There had been nothing but inanimate telemetry for days. He wasn’t even sure — couldn’t tell from the muddled telemetry — if Sheena was in fact still alive.
Maybe this would be his last contact. He’d be glad if he could spare himself any more of this shit.
He was clearing his desk. He looked around the cubicle he was dismantling, the good old geekosphere: a comfortable mush of old coffee cups and fast-food wrappers and technical manuals and rolled-up softscreens, and the multi-poster on the partition that cycled through classic Twenty Thousand Leagues under the Sea scenes.
Dan was going back to Key Largo.
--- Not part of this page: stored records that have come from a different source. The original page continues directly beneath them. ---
### src/rtl/pec_pkg.sv
package pec_pkg;

    localparam int PEC_NUM_CH = 4;
    localparam int PEC_WORD_W = 16;

    typedef logic [PEC_NUM_CH-1:0] ch_vec_t;

    // Leading edges for a vector of channels given their prior samples.
    function automatic ch_vec_t rise_of(input ch_vec_t cur, input ch_vec_t prev);
        return cur & ~prev;
    endfunction

endpackage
He planned to resign from Bootstrap, get back to the biorecovery and gen-eng work he’d started from. To tell the truth he was looking forward to moving back to Florida. The work he would do there would be all for the good, as far as he was concerned. None of the Nazi-doctor ethical ambiguities of Bootstrap.
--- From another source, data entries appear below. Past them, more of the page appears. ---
<file path="config.mk">
export PLATFORM = sky130hd
export DESIGN_NAME = rle_expander
export DESIGN_NICKNAME = d
export VERILOG_FILES = /design/src/rtl/rle_pkg.sv /design/src/rtl/rle_cmd_decode.sv /design/src/rtl/rle_repeat_stage.sv /design/src/rtl/rle_expander.sv
export SDC_FILE = /design/constraint.sdc
export NUM_CORES = 1
export LEC_CHECK = 0
export CAP_MARGIN = 0
export CORE_ASPECT_RATIO = 1.75
export CORE_MARGIN = 5
export CORE_UTILIZATION = 45
export DETAILED_ROUTE_END_ITERATION = 7
export MAX_ROUTING_LAYER = met4
export PLACE_DENSITY = 0.74
export SLEW_MARGIN = 20
export SYNTH_ARGS = -nofsm -noshare
export SYNTH_HDL_FRONTEND = slang
export SYNTH_SLANG_ARGS = --single-unit
export TNS_END_PERCENT = 5
</file>
<file path="constraint.sdc">
create_clock -name clk -period 2 [get_ports clk]
set_clock_uncertainty 0.1 [all_clocks]
set_input_delay 0.3 -clock clk [delete_from_list [all_inputs] [get_ports clk]]
set_output_delay 0.3 -clock clk [all_outputs]
set_load 0.01 [all_outputs]
</file>
<file path="src/rtl/rle_pkg.sv">
package rle_pkg;
  typedef enum logic [1:0] {
    KIND_DATA  = 2'd0,
    KIND_COUNT = 2'd1,
    KIND_CHAN  = 2'd2
  } item_kind_e;
endpackage

</file>
<file path="src/rtl/rle_cmd_decode.sv">
module rle_cmd_decode
  import rle_pkg::*;
#(
  parameter int DATA_W = 8
) (
  input  logic              is_cmd,
  input  logic [DATA_W-1:0] item,
  output item_kind_e        kind,
  output logic [DATA_W-2:0] field
);
  // The top bit of a command selects between a count and a channel number.
  always_comb begin
    field = item[DATA_W-2:0];
    if (!is_cmd)                kind = KIND_DATA;
    else if (item[DATA_W-1])    kind = KIND_CHAN;
    else                        kind = KIND_COUNT;
  end
endmodule

</file>
<file path="src/rtl/rle_repeat_stage.sv">
module rle_repeat_stage #(
  parameter int DATA_W = 8,
  localparam int CNT_W = DATA_W - 1
) (
  input  logic              clk,
  input  logic              rst_n,
  input  logic              load,
  input  logic [DATA_W-1:0] load_byte,
  input  logic [CNT_W-1:0]  load_rem,
  input  logic              out_ready,
  output logic              can_load,
  output logic              out_valid,
  output logic [DATA_W-1:0] out_byte
);
  logic [CNT_W-1:0] rem_q;   // copies still to send after the current one

  assign can_load = !out_valid || (out_ready && (rem_q == '0));

  always_ff @(posedge clk) begin
    if (!rst_n) begin
      out_valid <= 1'b0;
      out_byte  <= '0;
      rem_q     <= '0;
    end else if (load) begin
      out_valid <= 1'b1;
      out_byte  <= load_byte;
      rem_q     <= load_rem;
    end else if (out_valid && out_ready) begin
      if (rem_q == '0) out_valid <= 1'b0;
      else             rem_q     <= rem_q - 1'b1;
    end
  end
endmodule

</file>
<file path="src/rtl/rle_expander.sv">
module rle_expander
  import rle_pkg::*;
#(
  parameter int DATA_W = 8,
  localparam int CNT_W = DATA_W - 1
) (
  input  logic              clk,
  input  logic              rst_n,
  input  logic              in_valid,
  output logic              in_ready,
  input  logic              in_is_cmd,
  input  logic [DATA_W-1:0] in_byte,
  output logic              out_valid,
  input  logic              out_ready,
  output logic [DATA_W-1:0] out_byte,
  output logic [CNT_W-1:0]  chan_addr
);
  item_kind_e       kind;
  logic [CNT_W-1:0] field;
  logic [CNT_W-1:0] pend_cnt_q;
  logic             pend_vld_q;
  logic             accept;
  logic             load;
  logic             can_load;

  rle_cmd_decode #(.DATA_W(DATA_W)) u_decode (
    .is_cmd (in_is_cmd),
    .item   (in_byte),
    .kind   (kind),
    .field  (field)
  );

  assign in_ready = can_load;
  assign accept   = in_valid && can_load;
  assign load     = accept && (kind == KIND_DATA);

  rle_repeat_stage #(.DATA_W(DATA_W)) u_stage (
    .clk       (clk),
    .rst_n     (rst_n),
    .load      (load),
    .load_byte (in_byte),
    .load_rem  (pend_vld_q ? pend_cnt_q : '0),
    .out_ready (out_ready),
    .can_load  (can_load),
    .out_valid (out_valid),
    .out_byte  (out_byte)
  );

  always_ff @(posedge clk) begin
    if (!rst_n) begin
      pend_cnt_q <= '0;
      pend_vld_q <= 1'b0;
      chan_addr  <= '0;
    end else if (accept) begin
      unique case (kind)
        KIND_COUNT: begin
          pend_cnt_q <= field;
          pend_vld_q <= 1'b1;
        end
        KIND_CHAN: begin
          chan_addr  <= field;
          pend_vld_q <= 1'b0;
        end
        default: pend_vld_q <= 1'b0;
      endcase
    end
  end
endmodule

</file>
But he was hoping to hang around JPL long enough to be with Sheena when she died. And the bio-signs in the telemetry indicated that wouldn’t be so long now. Then the Deep Space Network radio telescopes would be turned away from the asteroid for the last time, and whatever followed would unfold in the dark and cold, unheard.
Here was a new image in his softscreen. A squid, flashing signs at him, a mixture of the passing cloud and a sign he’d taught Sheena himself, the very first sign: Look at me. Dan. Look at me. Dan. Dan. Dan.
He couldn’t believe it. “Sheena?”
He had to wait the long seconds while his single word, translated to flashing signs, was transmitted across space.
Sheena Six.
“Oh.” One of the young.
The squid turned, strong and confident, and through a forest of arms predator eyes seemed to study him.
Dying.
“Sheena Five? I know.”
Water. Water dying. Fish. Squid. Danger near. Why.
She’s talking about the habitat biosphere, he realized. She wants me to tell her how to repair the biosphere. “That’s not possible.”
Not. Those immense black eyes. Not. Not. Not. The squid flashed through a blizzard of body patterns, bars and stripes pulsing over her hide, her head dipping, her arms raised. / am large and fierce. I am pa.rrotfi.sh, sea grass, rock, coral, sand. I am no squid, no squid, no squid.